O desafio é que muitos alimentos, especialmente os mais ácidos, como sucos, dificultam a sobrevivência desses microrganismos. Isso limita o uso dos probióticos, que acabam sendo mais comuns em produtos lácteos, como iogurtes.
Para resolver isso, os cientistas criaram uma espécie de “proteção natural” ao redor das bactérias. Essa proteção é feita com ingredientes como casca de jabuticaba e óleo de pequi, formando uma barreira que ajuda os probióticos a resistirem melhor.
A inovação tem grande utilidade prática, pois permite que alimentos não lácteos também passem a oferecer benefícios à saúde intestinal.

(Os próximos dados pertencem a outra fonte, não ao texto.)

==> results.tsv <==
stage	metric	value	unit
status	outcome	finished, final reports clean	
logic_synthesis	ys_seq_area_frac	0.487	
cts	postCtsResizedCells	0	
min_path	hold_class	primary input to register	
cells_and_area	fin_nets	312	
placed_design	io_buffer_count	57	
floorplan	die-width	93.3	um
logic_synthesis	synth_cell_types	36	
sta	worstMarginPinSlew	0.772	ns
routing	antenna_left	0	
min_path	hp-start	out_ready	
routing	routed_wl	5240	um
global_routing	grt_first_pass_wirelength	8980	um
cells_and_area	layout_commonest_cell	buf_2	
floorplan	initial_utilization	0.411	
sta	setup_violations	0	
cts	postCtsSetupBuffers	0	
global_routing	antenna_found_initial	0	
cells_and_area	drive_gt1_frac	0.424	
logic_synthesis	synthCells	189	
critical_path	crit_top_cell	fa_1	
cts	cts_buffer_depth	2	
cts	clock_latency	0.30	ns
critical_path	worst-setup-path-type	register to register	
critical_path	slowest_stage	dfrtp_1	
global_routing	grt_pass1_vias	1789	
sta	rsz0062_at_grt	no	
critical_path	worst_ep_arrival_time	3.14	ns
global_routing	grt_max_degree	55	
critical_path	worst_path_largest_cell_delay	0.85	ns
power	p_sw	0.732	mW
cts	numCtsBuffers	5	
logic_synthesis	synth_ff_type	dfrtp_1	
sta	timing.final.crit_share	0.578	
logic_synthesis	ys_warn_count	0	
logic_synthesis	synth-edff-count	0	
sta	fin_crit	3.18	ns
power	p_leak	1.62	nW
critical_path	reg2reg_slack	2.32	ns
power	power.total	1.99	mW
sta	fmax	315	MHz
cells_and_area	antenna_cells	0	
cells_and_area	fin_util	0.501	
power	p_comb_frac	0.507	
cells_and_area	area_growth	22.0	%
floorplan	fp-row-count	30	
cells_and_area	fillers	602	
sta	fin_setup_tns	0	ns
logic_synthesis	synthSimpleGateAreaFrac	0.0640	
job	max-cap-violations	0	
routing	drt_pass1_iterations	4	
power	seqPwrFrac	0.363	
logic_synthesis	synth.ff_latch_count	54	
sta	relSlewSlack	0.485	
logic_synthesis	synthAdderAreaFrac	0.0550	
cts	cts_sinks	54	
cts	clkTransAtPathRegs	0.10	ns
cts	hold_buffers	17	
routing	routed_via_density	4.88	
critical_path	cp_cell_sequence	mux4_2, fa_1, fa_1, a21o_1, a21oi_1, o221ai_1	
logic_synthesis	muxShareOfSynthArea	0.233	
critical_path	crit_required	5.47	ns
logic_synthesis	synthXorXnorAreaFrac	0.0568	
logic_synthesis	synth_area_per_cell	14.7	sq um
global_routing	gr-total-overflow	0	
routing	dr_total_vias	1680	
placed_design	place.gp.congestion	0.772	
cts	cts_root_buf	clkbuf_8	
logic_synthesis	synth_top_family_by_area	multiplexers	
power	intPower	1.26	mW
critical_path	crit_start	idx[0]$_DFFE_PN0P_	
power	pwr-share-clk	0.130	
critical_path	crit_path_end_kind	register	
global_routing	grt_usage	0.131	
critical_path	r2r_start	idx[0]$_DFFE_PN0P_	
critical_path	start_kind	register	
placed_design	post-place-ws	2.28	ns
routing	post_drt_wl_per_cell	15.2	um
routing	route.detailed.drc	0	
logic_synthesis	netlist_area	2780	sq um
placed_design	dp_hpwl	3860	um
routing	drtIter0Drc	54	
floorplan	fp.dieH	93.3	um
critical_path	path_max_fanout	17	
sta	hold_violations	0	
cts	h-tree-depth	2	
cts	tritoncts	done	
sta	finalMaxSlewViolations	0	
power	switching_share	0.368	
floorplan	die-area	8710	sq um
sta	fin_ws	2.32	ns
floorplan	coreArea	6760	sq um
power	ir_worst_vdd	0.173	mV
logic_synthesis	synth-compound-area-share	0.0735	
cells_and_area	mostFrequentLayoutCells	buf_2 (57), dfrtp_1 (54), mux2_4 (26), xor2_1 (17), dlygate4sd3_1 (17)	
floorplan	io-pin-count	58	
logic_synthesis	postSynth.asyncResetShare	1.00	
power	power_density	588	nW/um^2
## src/rtl/cacheline_burst_adapter.sv

```systemverilog
// Cache-line to memory-burst adapter: serves 256-bit line reads and write-backs
// as four 64-bit beats on the memory bus, holding the assembled fill line for the cache.
module cacheline_burst_adapter #(
    parameter int unsigned LINE_W  = 256,
    parameter int unsigned BURST_W = 64,
    localparam int unsigned BEATS  = LINE_W / BURST_W
) (
    input  logic               clk,
    input  logic               rst,
    input  logic [LINE_W-1:0]  line_i,
    output logic [LINE_W-1:0]  line_o,
    input  logic [31:0]        address_i,
    input  logic               read_i,
    input  logic               write_i,
    output logic               resp_o,
    input  logic [BURST_W-1:0] burst_i,
    output logic [BURST_W-1:0] burst_o,
    output logic [31:0]        address_o,
    output logic               read_o,
    output logic               write_o,
    input  logic               resp_i
);

    localparam int unsigned CNT_W = $clog2(BEATS);

    typedef enum logic [2:0] {
        StIdle,
        StRdBurst,
        StRdDone,
        StWrBurst,
        StWrDone
    } state_t;

    state_t             state_q, state_d;
    logic [CNT_W-1:0]   count_q;
    logic [LINE_W-1:0]  buffer_q;
    logic               last_beat;

    // The line is always 32-byte aligned, so the low address bits are never used.
    logic unused_addr_bits;
    assign unused_addr_bits = ^address_i[4:0];

    assign last_beat = (count_q == CNT_W'(BEATS - 1));

    always_ff @(posedge clk or posedge rst) begin
        if (rst) begin
            state_q <= StIdle;
        end else begin
            state_q <= state_d;
        end
    end

    always_comb begin
        state_d = state_q;
        unique case (state_q)
            StIdle: begin
                if (write_i) begin
                    state_d = StWrBurst;
                end else if (read_i) begin
                    state_d = StRdBurst;
                end
            end
            StRdBurst: if (resp_i && last_beat) state_d = StRdDone;
            StRdDone:  state_d = StIdle;
            StWrBurst: if (resp_i && last_beat) state_d = StWrDone;
            StWrDone:  state_d = StIdle;
            default:   state_d = StIdle;
        endcase
    end

    always_ff @(posedge clk or posedge rst) begin
        if (rst) begin
            count_q   <= '0;
            buffer_q  <= '0;
            line_o    <= '0;
            address_o <= '0;
            read_o    <= 1'b0;
            write_o   <= 1'b0;
        end else begin
            unique case (state_q)
                StIdle: begin
                    if (write_i || read_i) begin
                        address_o <= {address_i[31:5], 5'b0};
                        count_q   <= '0;
                        if (write_i) begin
                            buffer_q <= line_i;
                            write_o  <= 1'b1;
                        end else begin
                            read_o <= 1'b1;
                        end
                    end
                end
                StRdBurst: begin
                    if (resp_i) begin
                        line_o[count_q*BURST_W +: BURST_W] <= burst_i;
                        count_q <= count_q + 1'b1;
                        if (last_beat) read_o <= 1'b0;
                    end
                end
                StWrBurst: begin
                    if (resp_i) begin
                        count_q <= count_q + 1'b1;
                        if (last_beat) write_o <= 1'b0;
                    end
                end
                default: ;
            endcase
        end
    end

    assign resp_o  = (state_q == StRdDone) || (state_q == StWrDone);
    assign burst_o = (state_q == StWrBurst) ? buffer_q[count_q*BURST_W +: BURST_W] : '0;

endmodule

```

Isso amplia as opções para pessoas com restrições alimentares ou que buscam alternativas mais variadas.
A jabuticaba, além de saborosa, tem papel importante nesse processo. Sua casca é rica em compostos antioxidantes e, nesse caso, ainda ganha valor ao ser reaproveitada como parte da tecnologia, evitando desperdício.
Na prática, a novidade pode levar ao desenvolvimento de novos produtos mais saudáveis no mercado. Com isso, os consumidores passam a ter acesso facilitado a alimentos funcionais, que contribuem para o equilíbrio do organismo de forma simples e natural.
Nativa da Mata Atlântica, a jabuticaba é considerada uma joia nacional. Objeto de inúmeras pesquisas, a fruta é constantemente associada à prevenção de doenças crônicas não transmissíveis.